- _WORK INSTRUCTION_: Find and copy the lines in the records beneath this task that contain the word "endpoints".

** Opening RECORDS TO USE block **

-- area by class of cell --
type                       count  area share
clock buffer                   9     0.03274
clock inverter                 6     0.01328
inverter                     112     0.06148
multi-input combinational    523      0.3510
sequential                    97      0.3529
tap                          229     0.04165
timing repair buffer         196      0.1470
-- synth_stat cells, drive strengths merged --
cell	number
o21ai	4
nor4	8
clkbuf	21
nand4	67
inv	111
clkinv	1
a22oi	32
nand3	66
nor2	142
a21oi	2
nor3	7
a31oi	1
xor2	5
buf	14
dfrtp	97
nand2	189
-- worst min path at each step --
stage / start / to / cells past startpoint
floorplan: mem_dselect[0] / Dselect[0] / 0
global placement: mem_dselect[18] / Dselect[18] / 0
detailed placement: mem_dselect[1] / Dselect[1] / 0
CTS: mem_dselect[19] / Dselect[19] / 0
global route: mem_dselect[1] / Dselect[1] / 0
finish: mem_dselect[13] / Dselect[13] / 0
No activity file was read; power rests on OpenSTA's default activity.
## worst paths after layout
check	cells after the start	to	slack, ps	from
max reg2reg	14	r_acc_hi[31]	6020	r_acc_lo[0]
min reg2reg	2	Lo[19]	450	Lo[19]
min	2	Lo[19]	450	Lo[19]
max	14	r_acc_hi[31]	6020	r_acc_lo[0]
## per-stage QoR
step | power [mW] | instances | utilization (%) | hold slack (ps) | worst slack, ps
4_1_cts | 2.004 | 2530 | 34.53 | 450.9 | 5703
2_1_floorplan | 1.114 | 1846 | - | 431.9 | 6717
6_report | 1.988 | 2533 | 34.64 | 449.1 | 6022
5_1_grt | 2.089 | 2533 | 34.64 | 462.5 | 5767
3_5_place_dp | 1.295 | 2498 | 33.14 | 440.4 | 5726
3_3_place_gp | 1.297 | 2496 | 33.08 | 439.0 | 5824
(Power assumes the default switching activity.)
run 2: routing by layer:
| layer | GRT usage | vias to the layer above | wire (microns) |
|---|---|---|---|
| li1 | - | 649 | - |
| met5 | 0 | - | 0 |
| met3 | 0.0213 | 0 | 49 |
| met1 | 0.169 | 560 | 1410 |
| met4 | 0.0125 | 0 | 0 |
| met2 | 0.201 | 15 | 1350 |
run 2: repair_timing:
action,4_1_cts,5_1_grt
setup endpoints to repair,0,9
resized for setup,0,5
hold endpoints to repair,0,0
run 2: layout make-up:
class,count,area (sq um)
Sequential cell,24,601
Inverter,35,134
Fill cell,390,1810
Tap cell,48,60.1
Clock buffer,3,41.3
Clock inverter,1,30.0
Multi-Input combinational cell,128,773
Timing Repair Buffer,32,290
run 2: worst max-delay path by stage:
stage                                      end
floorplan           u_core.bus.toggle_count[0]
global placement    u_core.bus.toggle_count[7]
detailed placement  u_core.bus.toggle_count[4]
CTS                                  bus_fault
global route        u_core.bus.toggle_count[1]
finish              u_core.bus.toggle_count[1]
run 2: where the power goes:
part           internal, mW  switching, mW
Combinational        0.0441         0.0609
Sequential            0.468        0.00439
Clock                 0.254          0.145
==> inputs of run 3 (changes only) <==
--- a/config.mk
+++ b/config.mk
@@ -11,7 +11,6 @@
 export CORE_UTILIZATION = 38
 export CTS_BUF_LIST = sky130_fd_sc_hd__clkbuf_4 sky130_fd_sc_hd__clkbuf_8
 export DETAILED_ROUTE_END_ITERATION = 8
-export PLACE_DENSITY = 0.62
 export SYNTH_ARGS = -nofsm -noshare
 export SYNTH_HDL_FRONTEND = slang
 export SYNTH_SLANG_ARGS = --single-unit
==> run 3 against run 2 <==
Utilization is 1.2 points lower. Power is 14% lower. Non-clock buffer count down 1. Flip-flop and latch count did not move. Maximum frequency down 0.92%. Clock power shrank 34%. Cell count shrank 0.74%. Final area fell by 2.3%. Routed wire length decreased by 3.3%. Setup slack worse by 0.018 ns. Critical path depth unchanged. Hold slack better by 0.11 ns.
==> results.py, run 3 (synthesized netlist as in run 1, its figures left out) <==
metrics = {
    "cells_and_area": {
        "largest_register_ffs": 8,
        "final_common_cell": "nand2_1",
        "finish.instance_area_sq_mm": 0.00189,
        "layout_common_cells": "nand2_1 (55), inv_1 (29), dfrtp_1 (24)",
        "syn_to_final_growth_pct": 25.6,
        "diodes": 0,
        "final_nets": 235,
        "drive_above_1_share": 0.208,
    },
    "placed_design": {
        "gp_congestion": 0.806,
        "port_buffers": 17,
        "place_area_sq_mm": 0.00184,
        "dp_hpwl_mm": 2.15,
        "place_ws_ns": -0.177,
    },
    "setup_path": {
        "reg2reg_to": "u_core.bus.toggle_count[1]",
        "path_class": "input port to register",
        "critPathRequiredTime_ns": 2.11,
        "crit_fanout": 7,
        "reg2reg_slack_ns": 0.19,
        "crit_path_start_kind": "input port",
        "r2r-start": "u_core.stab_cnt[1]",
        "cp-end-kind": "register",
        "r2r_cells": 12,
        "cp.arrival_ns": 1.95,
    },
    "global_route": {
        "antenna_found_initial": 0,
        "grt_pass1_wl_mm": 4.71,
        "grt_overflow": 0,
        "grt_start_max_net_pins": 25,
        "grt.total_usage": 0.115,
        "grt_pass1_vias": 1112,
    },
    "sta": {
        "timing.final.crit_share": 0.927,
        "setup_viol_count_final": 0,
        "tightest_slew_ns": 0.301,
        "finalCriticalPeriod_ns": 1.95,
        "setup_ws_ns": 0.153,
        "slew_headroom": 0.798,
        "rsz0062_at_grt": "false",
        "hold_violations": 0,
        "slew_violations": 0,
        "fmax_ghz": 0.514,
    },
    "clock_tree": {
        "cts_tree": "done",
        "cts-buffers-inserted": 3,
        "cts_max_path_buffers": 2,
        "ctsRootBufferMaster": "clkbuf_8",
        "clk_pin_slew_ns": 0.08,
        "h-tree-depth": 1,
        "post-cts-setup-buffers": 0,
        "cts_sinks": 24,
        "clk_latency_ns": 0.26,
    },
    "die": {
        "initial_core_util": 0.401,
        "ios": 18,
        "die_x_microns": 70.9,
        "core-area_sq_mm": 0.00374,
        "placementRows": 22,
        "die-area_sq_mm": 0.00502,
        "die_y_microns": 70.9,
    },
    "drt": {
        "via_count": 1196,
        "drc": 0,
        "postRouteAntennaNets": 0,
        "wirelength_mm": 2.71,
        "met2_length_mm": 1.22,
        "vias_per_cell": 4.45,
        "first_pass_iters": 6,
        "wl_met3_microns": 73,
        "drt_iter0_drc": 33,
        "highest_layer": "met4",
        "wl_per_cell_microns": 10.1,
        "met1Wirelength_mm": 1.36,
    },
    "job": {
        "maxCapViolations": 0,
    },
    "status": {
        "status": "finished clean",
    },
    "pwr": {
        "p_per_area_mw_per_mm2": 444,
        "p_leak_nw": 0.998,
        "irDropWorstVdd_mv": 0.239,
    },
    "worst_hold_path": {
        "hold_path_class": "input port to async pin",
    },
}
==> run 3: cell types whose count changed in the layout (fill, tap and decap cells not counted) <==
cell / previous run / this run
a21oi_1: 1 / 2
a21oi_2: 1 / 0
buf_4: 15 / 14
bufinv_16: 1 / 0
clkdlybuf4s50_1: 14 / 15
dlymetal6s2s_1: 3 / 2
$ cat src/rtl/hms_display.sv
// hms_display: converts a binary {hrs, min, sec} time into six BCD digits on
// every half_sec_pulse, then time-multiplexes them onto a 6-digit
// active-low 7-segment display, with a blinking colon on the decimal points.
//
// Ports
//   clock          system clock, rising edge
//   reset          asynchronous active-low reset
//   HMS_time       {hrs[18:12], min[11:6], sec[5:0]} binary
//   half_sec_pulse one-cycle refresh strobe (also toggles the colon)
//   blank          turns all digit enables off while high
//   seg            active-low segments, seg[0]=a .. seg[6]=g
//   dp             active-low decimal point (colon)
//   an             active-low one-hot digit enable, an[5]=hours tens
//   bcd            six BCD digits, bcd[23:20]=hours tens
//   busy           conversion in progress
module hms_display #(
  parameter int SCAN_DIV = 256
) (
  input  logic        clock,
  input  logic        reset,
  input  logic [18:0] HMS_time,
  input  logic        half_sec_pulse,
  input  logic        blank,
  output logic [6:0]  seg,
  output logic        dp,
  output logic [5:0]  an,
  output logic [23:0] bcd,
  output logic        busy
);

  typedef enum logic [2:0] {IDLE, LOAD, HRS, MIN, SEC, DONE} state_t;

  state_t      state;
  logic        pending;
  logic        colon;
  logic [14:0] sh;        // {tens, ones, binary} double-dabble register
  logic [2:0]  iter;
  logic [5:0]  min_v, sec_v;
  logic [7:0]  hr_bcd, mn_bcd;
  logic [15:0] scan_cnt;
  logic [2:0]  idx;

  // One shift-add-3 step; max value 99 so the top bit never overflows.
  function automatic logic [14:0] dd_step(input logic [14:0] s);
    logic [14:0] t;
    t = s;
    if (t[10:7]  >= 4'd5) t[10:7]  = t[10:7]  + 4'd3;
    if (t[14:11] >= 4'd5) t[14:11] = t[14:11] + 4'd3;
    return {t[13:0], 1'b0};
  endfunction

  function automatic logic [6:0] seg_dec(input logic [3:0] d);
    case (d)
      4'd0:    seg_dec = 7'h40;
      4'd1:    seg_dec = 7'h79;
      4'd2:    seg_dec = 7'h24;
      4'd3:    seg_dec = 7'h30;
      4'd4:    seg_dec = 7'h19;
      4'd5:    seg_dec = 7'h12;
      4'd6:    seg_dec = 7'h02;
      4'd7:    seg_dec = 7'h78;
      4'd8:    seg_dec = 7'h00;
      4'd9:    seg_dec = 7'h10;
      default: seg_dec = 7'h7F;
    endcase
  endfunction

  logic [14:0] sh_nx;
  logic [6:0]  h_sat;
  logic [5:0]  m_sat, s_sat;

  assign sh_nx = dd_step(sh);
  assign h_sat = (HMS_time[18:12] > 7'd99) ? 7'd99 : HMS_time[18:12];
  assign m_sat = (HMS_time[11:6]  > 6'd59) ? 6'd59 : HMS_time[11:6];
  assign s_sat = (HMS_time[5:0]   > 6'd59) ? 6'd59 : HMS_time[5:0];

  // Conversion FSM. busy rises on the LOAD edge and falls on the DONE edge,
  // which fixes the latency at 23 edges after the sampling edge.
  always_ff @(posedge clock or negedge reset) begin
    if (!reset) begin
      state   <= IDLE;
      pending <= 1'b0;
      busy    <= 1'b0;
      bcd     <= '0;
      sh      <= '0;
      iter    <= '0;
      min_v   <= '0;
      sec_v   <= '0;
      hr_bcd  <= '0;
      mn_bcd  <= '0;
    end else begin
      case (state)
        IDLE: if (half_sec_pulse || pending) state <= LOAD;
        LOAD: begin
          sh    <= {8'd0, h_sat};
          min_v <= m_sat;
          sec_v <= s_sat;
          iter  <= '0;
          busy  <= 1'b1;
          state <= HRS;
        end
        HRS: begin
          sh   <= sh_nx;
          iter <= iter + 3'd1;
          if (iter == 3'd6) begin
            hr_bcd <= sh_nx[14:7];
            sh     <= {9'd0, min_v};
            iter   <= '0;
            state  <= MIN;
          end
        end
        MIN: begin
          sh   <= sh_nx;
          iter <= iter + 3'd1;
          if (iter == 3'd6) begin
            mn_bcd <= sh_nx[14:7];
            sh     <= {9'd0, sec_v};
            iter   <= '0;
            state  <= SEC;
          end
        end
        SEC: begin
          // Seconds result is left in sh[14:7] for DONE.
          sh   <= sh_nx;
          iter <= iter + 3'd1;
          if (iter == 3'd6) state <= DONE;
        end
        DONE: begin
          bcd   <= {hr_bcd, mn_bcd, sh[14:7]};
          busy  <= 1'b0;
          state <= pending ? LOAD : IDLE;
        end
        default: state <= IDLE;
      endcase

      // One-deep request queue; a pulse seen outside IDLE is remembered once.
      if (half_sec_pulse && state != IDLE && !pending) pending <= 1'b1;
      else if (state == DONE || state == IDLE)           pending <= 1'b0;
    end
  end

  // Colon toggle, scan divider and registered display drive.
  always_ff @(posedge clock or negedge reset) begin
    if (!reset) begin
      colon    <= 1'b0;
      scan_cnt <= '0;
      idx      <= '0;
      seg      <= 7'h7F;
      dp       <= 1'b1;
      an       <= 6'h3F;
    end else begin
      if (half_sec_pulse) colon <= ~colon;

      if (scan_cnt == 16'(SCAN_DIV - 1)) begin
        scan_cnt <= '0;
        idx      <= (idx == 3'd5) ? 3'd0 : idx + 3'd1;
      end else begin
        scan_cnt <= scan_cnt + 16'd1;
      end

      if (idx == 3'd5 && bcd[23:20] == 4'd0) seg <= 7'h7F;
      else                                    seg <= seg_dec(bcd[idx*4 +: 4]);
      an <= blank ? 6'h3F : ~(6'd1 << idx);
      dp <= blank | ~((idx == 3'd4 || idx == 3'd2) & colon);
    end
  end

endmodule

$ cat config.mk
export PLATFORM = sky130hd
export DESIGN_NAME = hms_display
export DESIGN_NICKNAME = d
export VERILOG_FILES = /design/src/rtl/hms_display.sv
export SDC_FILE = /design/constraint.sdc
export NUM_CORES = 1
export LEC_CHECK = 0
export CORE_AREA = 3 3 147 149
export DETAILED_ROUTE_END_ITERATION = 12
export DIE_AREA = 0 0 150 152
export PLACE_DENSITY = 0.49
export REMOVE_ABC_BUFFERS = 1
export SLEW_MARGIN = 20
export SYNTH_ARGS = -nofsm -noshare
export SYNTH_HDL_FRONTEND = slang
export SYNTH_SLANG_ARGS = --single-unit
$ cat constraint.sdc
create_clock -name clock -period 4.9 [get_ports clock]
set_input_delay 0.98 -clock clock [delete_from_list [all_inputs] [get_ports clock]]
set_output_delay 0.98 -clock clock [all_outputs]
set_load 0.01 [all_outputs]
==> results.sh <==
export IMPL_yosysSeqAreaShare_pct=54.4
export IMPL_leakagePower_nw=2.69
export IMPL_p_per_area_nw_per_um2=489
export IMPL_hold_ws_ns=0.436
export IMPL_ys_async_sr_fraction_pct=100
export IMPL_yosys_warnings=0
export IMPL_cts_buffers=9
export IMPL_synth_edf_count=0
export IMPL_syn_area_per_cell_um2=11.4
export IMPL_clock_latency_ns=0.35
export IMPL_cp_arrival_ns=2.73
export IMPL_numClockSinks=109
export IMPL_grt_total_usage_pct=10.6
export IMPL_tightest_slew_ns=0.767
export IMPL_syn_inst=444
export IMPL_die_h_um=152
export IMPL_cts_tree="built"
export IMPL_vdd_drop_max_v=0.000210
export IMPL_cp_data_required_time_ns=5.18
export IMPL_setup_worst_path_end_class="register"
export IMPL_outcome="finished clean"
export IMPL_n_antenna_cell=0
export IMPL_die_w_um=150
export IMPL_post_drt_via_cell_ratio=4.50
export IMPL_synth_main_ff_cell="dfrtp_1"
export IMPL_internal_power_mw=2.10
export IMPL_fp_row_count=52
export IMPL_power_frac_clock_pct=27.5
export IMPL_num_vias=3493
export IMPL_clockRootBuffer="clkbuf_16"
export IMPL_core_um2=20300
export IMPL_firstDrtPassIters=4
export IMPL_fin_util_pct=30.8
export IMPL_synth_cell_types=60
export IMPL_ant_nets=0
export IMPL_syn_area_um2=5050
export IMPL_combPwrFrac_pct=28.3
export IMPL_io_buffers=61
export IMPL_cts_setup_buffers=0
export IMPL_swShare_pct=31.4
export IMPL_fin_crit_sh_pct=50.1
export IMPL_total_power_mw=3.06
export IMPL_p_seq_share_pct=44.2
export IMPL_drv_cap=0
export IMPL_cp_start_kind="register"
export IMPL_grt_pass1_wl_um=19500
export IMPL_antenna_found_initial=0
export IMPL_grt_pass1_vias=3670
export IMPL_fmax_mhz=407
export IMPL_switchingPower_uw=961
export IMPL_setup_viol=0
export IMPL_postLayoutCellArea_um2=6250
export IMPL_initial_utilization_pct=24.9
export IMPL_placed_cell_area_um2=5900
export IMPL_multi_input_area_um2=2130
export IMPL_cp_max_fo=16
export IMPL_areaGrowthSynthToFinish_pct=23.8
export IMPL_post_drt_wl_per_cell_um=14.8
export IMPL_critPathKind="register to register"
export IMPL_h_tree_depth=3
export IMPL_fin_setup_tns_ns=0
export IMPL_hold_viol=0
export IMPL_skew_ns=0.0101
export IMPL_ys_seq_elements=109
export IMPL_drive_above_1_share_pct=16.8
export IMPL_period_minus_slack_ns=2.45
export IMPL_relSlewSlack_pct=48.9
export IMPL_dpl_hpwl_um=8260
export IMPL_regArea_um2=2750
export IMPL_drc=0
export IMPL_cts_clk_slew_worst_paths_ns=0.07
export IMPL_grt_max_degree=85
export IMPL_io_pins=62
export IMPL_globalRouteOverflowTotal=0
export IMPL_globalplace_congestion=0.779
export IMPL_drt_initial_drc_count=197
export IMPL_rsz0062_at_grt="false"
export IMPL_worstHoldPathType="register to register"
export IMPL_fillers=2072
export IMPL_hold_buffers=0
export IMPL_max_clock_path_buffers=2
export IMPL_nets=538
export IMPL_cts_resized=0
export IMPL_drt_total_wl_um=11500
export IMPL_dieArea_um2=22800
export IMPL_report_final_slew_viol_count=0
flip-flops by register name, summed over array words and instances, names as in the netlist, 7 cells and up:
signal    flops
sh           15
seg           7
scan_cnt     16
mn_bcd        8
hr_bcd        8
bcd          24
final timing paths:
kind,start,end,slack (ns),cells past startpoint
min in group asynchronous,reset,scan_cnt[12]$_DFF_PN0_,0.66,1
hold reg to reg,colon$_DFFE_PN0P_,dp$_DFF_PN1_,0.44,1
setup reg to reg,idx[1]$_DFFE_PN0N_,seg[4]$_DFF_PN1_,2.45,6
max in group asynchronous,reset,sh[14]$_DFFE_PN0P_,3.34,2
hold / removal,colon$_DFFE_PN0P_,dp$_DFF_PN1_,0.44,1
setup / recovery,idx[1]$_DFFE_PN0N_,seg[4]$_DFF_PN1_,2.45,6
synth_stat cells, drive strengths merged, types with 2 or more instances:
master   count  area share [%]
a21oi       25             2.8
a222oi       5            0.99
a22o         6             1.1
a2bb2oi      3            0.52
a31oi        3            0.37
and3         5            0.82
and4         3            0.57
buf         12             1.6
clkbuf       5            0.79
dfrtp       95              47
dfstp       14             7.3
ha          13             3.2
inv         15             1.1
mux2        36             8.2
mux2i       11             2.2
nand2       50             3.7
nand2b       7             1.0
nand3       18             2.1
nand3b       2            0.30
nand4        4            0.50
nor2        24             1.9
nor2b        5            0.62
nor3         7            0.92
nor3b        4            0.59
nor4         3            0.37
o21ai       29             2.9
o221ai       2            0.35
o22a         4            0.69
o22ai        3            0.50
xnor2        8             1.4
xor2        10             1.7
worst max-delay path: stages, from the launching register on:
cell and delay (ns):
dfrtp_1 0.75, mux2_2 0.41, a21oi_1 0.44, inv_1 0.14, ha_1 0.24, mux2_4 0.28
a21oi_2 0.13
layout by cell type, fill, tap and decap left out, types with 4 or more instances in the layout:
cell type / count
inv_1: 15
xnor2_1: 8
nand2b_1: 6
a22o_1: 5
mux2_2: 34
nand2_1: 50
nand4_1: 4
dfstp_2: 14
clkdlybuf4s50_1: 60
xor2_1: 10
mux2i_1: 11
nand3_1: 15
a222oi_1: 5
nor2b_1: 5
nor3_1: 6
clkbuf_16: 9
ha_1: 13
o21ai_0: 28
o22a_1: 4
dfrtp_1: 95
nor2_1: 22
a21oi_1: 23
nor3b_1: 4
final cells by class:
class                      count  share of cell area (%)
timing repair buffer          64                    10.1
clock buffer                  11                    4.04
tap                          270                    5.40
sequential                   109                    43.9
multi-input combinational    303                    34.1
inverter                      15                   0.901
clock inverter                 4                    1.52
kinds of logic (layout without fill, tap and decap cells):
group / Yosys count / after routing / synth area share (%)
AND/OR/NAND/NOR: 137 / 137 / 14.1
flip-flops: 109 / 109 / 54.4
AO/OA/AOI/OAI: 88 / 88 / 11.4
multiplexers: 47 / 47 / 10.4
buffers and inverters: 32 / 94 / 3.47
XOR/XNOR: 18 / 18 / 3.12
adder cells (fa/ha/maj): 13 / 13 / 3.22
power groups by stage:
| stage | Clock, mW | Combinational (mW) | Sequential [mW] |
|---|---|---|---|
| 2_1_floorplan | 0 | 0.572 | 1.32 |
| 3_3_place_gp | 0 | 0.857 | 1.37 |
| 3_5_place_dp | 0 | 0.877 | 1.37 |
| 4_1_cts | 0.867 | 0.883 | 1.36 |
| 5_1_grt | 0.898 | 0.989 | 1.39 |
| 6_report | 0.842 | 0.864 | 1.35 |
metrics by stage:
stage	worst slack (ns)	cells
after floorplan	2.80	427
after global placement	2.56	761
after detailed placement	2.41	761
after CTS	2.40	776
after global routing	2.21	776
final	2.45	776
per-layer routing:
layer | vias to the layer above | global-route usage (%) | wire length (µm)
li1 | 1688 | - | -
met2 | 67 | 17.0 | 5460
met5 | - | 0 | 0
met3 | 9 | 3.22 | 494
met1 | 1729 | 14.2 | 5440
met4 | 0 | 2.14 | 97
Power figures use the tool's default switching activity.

** Closing RECORDS TO USE block **

- _SOLUTION BELOW_:
setup endpoints to repair,0,9
hold endpoints to repair,0,0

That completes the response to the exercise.